Ammonia (NH3) emissions

Indicator Assessment
Prod-ID: IND-168-en
  Also known as: APE 003
Published 29 Jan 2014 Last modified 11 May 2021
18 min read
This page was archived on 31 Jul 2015 with reason: No more updates will be done
  • EEA-33 emissions of NH3 have declined by 25% between the years 1990 and 2011. Agriculture was responsible for 94% of NH3 emissions in 2011.
  • The reduction in emissions within the agricultural sector is primarily due to a reduction in livestock numbers (especially cattle) since 1990, changes in the handling and management of organic manures and from the decreased use of nitrogenous fertilisers. The reductions achieved in the agricultural sector have been marginally offset by the increase in annual emissions over this period in the road-transport sector, and to a lesser extent, the 'Solvent and product use' and 'Non-road transport' sectors.

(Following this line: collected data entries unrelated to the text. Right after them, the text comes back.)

$ cat config.mk
export PLATFORM = sky130hd
export DESIGN_NAME = hc74_4017
export DESIGN_NICKNAME = d
export VERILOG_FILES = /design/src/rtl/hc4017_pkg.sv /design/src/rtl/hc74_4017_johnson5.sv /design/src/rtl/hc74_4017.sv
export SDC_FILE = /design/constraint.sdc
export NUM_CORES = 1
export LEC_CHECK = 0
export BUFFER_PORTS_ARGS = -buffer_cell sky130_fd_sc_hd__buf_2
export CORE_MARGIN = 3
export CORE_UTILIZATION = 53
export DETAILED_ROUTE_END_ITERATION = 16
export HOLD_SLACK_MARGIN = 0.08
export PLACE_DENSITY_LB_ADDON = 0.15
export SLEW_MARGIN = 5
export SYNTH_ARGS = -nofsm -noshare
export SYNTH_HDL_FRONTEND = slang
export SYNTH_SLANG_ARGS = --single-unit
$ cat constraint.sdc
create_clock -name cp0 -period 3.6 [get_ports cp0]
set_input_delay 0.18 -clock cp0 [delete_from_list [all_inputs] [get_ports cp0]]
set_output_delay 0.18 -clock cp0 [all_outputs]
set_load 0.05 [all_outputs]
<file path="config.mk">
export PLATFORM = sky130hd
export DESIGN_NAME = tsp_ctrl_input
export DESIGN_NICKNAME = d
export VERILOG_FILES = /design/src/rtl/tsp_ctrl_input.sv
export SDC_FILE = /design/constraint.sdc
export NUM_CORES = 1
export LEC_CHECK = 0
export CORE_MARGIN = 3
export CORE_UTILIZATION = 49
export DETAILED_ROUTE_END_ITERATION = 10
export PLACE_DENSITY = 0.78
export SKIP_LAST_GASP = 1
export SLEW_MARGIN = 10
export SYNTH_ARGS = -nofsm -noshare
export SYNTH_HDL_FRONTEND = slang
export SYNTH_SLANG_ARGS = --single-unit
</file>
<file path="constraint.sdc">
create_clock -name clk -period 1.3 [get_ports clk]
set_clock_uncertainty 0.05 [all_clocks]
set_input_delay 0.26 -clock clk [delete_from_list [all_inputs] [get_ports clk]]
set_output_delay 0.26 -clock clk [all_outputs]
set_load 0.1 [all_outputs]
</file>
<file path="src/rtl/tsp_ctrl_input.sv">
// Button front-end for the 8-LED pattern core: synchronizes and debounces the run/stop
// and mode buttons, turns presses into ss/mode levels, and prescales the step tick.
module tsp_ctrl_input #(
    parameter int DEBOUNCE_CYCLES = 20,
    parameter int TICK_DIV        = 8
) (
    input  logic       clk,
    input  logic       reset,
    input  logic       btn_ss,
    input  logic       btn_mode,
    output logic       ss,
    output logic [1:0] mode,
    output logic       tick
);

    localparam int DB_W = $clog2(DEBOUNCE_CYCLES);
    localparam int TK_W = $clog2(TICK_DIV);
    localparam logic [DB_W-1:0] DB_LAST = DB_W'(DEBOUNCE_CYCLES - 1);
    localparam logic [TK_W-1:0] TK_LAST = TK_W'(TICK_DIV - 1);

    // Bit 0 carries the run/stop button, bit 1 the mode button.
    logic [1:0]            w_raw;
    logic [1:0]            r_meta;
    logic [1:0]            r_sync;
    logic [1:0]            r_stable;
    logic [1:0]            r_stable_d;
    logic [1:0]            r_press;
    logic [1:0][DB_W-1:0]  r_db_cnt;

    logic                  r_ss;
    logic [1:0]            r_mode;
    logic                  r_tick;
    logic [TK_W-1:0]       r_pre_cnt;

    assign w_raw = {btn_mode, btn_ss};
    assign ss    = r_ss;
    assign mode  = r_mode;
    assign tick  = r_tick;

    // Any bounce back to the stable level restarts the count from zero.
    always_ff @(posedge clk or posedge reset) begin
        if (reset) begin
            r_meta     <= '0;
            r_sync     <= '0;
            r_stable   <= '0;
            r_stable_d <= '0;
            r_press    <= '0;
            r_db_cnt   <= '0;
        end else begin
            r_meta     <= w_raw;
            r_sync     <= r_meta;
            r_stable_d <= r_stable;
            r_press    <= r_stable & ~r_stable_d;
            for (int i = 0; i < 2; i++) begin
                if (r_sync[i] == r_stable[i]) begin
                    r_db_cnt[i] <= '0;
                end else if (r_db_cnt[i] == DB_LAST) begin
                    r_stable[i] <= r_sync[i];
                    r_db_cnt[i] <= '0;
                end else begin
                    r_db_cnt[i] <= r_db_cnt[i] + 1'b1;
                end
            end
        end
    end

    // A press on either button restarts the step period so the new state gets a full step.
    always_ff @(posedge clk or posedge reset) begin
        if (reset) begin
            r_ss      <= 1'b0;
            r_mode    <= 2'd0;
            r_tick    <= 1'b0;
            r_pre_cnt <= '0;
        end else begin
            if (r_press[0]) r_ss <= ~r_ss;
            if (r_press[1]) r_mode <= r_mode + 2'd1;

            if (!r_ss || r_press[0] || r_press[1]) begin
                r_pre_cnt <= '0;
                r_tick    <= 1'b0;
            end else if (r_pre_cnt == TK_LAST) begin
                r_pre_cnt <= '0;
                r_tick    <= 1'b1;
            end else begin
                r_pre_cnt <= r_pre_cnt + 1'b1;
                r_tick    <= 1'b0;
            end
        end
    end

endmodule

</file>
==> results of run 1 <==
flip-flops by register name, indices dropped and copies added (netlist names):
register,cells
r_db_cnt,10
r_pre_cnt,3
mode,2
r_meta,2
r_press,2
r_stable,2
r_stable_d,2
r_sync,2
ss,1
tick,1
cells by family (layout without fill, tap and decap cells):
kind of cell	count (synthesis)	after routing
flip-flops	27	27
AND/OR/NAND/NOR	27	27
XOR/XNOR	11	11
adder cells (fa/ha/maj)	4	4
AO/OA/AOI/OAI	2	2
multiplexers	2	2
buffers and inverters	2	17
final cells by class:
| class | instances | area (um^2) | share of cell area, % |
|---|---|---|---|
| flip-flops and latches | 27 | 678.2 | 54.91 |
| multi-input cells | 46 | 337.8 | 27.36 |
| repair buffers | 11 | 152.6 | 12.36 |
| well taps | 25 | 31.28 | 2.533 |
| clock buffers | 3 | 22.52 | 1.824 |
| inverters | 2 | 7.507 | 0.6079 |
| clock inverters | 1 | 5.005 | 0.4053 |
synth_stat cells:
master | count | area (um^2)
and3_1 | 2 | 12.51
o31ai_1 | 1 | 7.510
dfrtp_1 | 27 | 675.7
and2_1 | 2 | 12.51
nor3_1 | 2 | 10.01
xor2_1 | 7 | 61.31
nor2_1 | 9 | 33.78
nor3b_1 | 1 | 7.510
nand3_1 | 4 | 20.02
nand2_2 | 1 | 6.260
nand2_1 | 3 | 11.26
nor2b_1 | 2 | 12.51
mux2_2 | 2 | 22.52
ha_1 | 4 | 50.05
inv_1 | 2 | 7.510
o31ai_2 | 1 | 12.51
nor3_2 | 1 | 10.01
xnor2_1 | 4 | 35.03
tightest hold or removal path: stages:
cell,delay (ns)
clkdlybuf4s50_1,0.39
inv_1,0.09
buf_12,0.19
path summary, 6_finish.rpt:
path | startpoint | to | cells after the start | slack [ns]
hold / removal | reset | r_pre_cnt[2] | 3 | 0.21
min in group clk | btn_mode | r_meta[1] | 1 | 0.33
setup / recovery | r_db_cnt[0] | r_stable[0] | 4 | -0.01
hold reg to reg | r_meta[1] | r_sync[1] | 0 | 0.33
max in group asynchronous | reset | ss | 3 | 0.83
setup reg to reg | r_db_cnt[0] | r_stable[0] | 4 | -0.01
per-stage QoR:
step                      total power, mW  setup TNS (ns)  util [%]  instance area [um^2]
after floorplan                    0.9329               0         -                  1011
after global placement             0.9631               0     64.56                  1187
after detailed placement           0.9688               0     64.56                  1187
after CTS                           1.304               0     66.05                  1215
after global routing                1.351         -0.1023     67.14                  1235
final                               1.290        -0.01278     67.14                  1235
power groups by stage:
stage	clock network (mW)	logic, mW	registers, mW
2_1_floorplan	0	0.0417	0.891
3_3_place_gp	0	0.0707	0.892
3_5_place_dp	0	0.0746	0.894
4_1_cts	0.352	0.0745	0.878
5_1_grt	0.381	0.0874	0.883
6_report	0.336	0.0763	0.878
timing repair:
item / 4_1_cts / 5_1_grt
endpoints found under the setup margin: 0 / 11
setup buffers: 0 / 1
gates resized for setup: 0 / 3
per-layer routing:
layer / GRT usage [%] / wire [um] / share of wire, % / vias up
met5: 0 / 0 / 0 / -
met4: 3.930 / 14 / 1.1 / 0
met3: 3.499 / 46 / 3.5 / 2
met2: 18.22 / 597 / 46 / 7
met1: 15.77 / 638 / 49 / 267
li1: - / - / - / 278
==> results.txt, run 1 <==
- Of the total synthesized cell area, the portion taken by AND, OR, NAND and NOR gates is roughly 14%.
* Worst-path maximum fanout: 3
- Max_slew headroom: between 70% and 80%
* Buffers on Ports: 7
- Summing the sequential cell areas from Yosys gives about two thirds of the chip area.
- Crit path capture type: flop
* Via count of the routed design: between 500 and 600
- Dpl hpwl: 960.2 um
- Unrepaired setup endpoints after global routing: true
* Static Leakage: around 0.63 nW
* Leading cell types in the layout, fill and taps excluded: 25 x dfrtp_1, 9 x nor2_1, 7 x xor2_1
* Die Y: between 50 and 60 um
- Entering global routing, the biggest net connects 28 pins.
- Number of detailed-route iterations in the first pass: 3
- The filler cells instantiated in the layout total 158.
* DP Cell Count: 110
* Complex-gate fraction of the synthesized area: under 10%
- Number of clock sinks seen by CTS: 27
* Post-route DRC: 0
- Dividing total power by cell area gives a power density of 1045 nW/um^2.
- Overall Global Routing Usage: 11.77%
- Proportion of power drawn by flip-flops and latches: 68.1%
* Critical path start-end classification: flop to flop
* Count of state elements after synthesis: 27
- Count of synthesis-stage warnings from yosys: 0
- Final hold analysis gives a worst-case slack of a little over 0.2 ns.
- Counting I/O delays and the setup requirement, the final critical path takes between 1 and 1.5 ns.
- The number of hold buffers added after CTS was 0.
- Kind of launch point of the worst setup path: flop
* Clock latency on the worst-skew pair: a little over 0.3 ns
* Worst EP arrival: ~1.5 ns
* Routability-driven placement congestion ratio: between 0.7 and 0.8
* Number of antenna violations at the first check in global routing: 0
- Width of the die: ~51 um
- Largest family of logic cells by synthesized area: simple AND/OR/NAND/NOR gates
- Post-synthesis cell area: 1008 um^2
- Post-synthesis adder-cell area fraction: under 10%
- Slowest CP cell: dfrtp_1
- The number of global-route vias before repair is 535.
* Number of standard cells after synthesis: between 70 and 80
* Standard cell core area: about 1800 um^2
- The number of different library cells used by synthesis comes to 18.
* Number of buffers on the longest clock path: 2
- In this run the remaining antenna-violating nets after routing total 0.
* Commonest non-fill, non-tap cell in the layout: dfrtp_1
- Net switching is a little over a fifth of the power.
* Final Worst Setup Slack: -0.01278 ns
* Buffer type at the clock tree root: clkbuf_4
- Routed wire length: approximately 1300 um
* Clock buffers created by TritonCTS: 3
- For this configuration, the core starts out at a cell density of ~55%.
* Path type of the worst min-delay path: input port to async pin
- After floorplanning, the core was divided into 15 placement rows.
- Of the total power, combinational logic draws under 10%.
* Synth-to-Final Area Change: 22.46%
- Of the cells placed in the final design, the portion with a size suffix greater than 1 is 24.44%.
- The portion of synthesized area spent on multiplexers is about 2.2%.
- CTS built an H-tree with a depth of 1.
* Transition at the pin with the smallest max-transition slack: approximately 0.38 ns
* WP data required: around 1.5 ns
* Average cell area after synthesis: 13.45 um^2
- For this run, the slowest stage of the critical path takes about 0.40 ns.
- Final worst path period share: 101.0%
* Number of buffer and inverter instances along the worst setup path: 0
- Setup Viol. Count Final: 1
- For this design the top-level I/O count stands at 8.
- The die covers ~2600 um^2.
* Ordered cell list for the critical path: ha_1 -> nand2_1 -> nor3_2 -> mux2_2
- Number of hold violations in the final report: 0
* Layout Cells excl Fill: roughly 120
- Wire length of the first global-routing pass: about 2300 um
* Setup slack at placement: ~0.027 ns
- Ant. Diodes: 0
* Maximum vdd ir drop: about 0.87 mV
- Count of routing violations after the opening detailed-route iteration: 4
* Number of max-slew violations in the final report: 0
- The flow ran to the end, but the final reports show violations.
* Synth Area in XOR/XNOR: 9.553%
- Using the TritonRoute via totals, the vias-per-cell ratio works out to between 4 and 5.
- Detail-routed net length per standard cell: between 10 and 15 um
- The total overflow left after global routing is 0.
- CTS tree: built
- Clk network pwr share: approximately a quarter
- Clock Pin Slew Worst Setup and Hold Paths: 0.14 ns
- Max_cap viols: 0
- Internal power comes to just over 1 mW.
* Cell family with the largest share of critical-path delay: flip-flops
- In this run the power spent charging and discharging nets is around 0.28 mW.
- When the netlist entered floorplanning its net count stood at between 80 and 90.
* Final-stage net count: between 90 and 100
- Failing checks: negative setup slack
- For this run, the top clock speed supported by timing is between 700 and 800 MHz.
Power figures use the tool's default switching activity.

  • All but three of the EU-28 Member States reported 2011 national NH3 emissions that meet the continuing obligation to stay below the 2010 emission ceilings set in the National Emission Ceilings Directive (NECD)[1]. Emissions in 2011 for one of the three non-EU countries having emission ceilings set under the UNECE/CLRTAP Gothenburg protocol (Liechtenstein, Norway and Switzerland) were also below the level of the respective 2010 ceilings. In 2010 emissions of NH3 in Denmark and Germany were slightly (less than 1%) above their ceiling; in Denmark these have now reduced below their ceiling, however, in Germany they have risen a further 2%.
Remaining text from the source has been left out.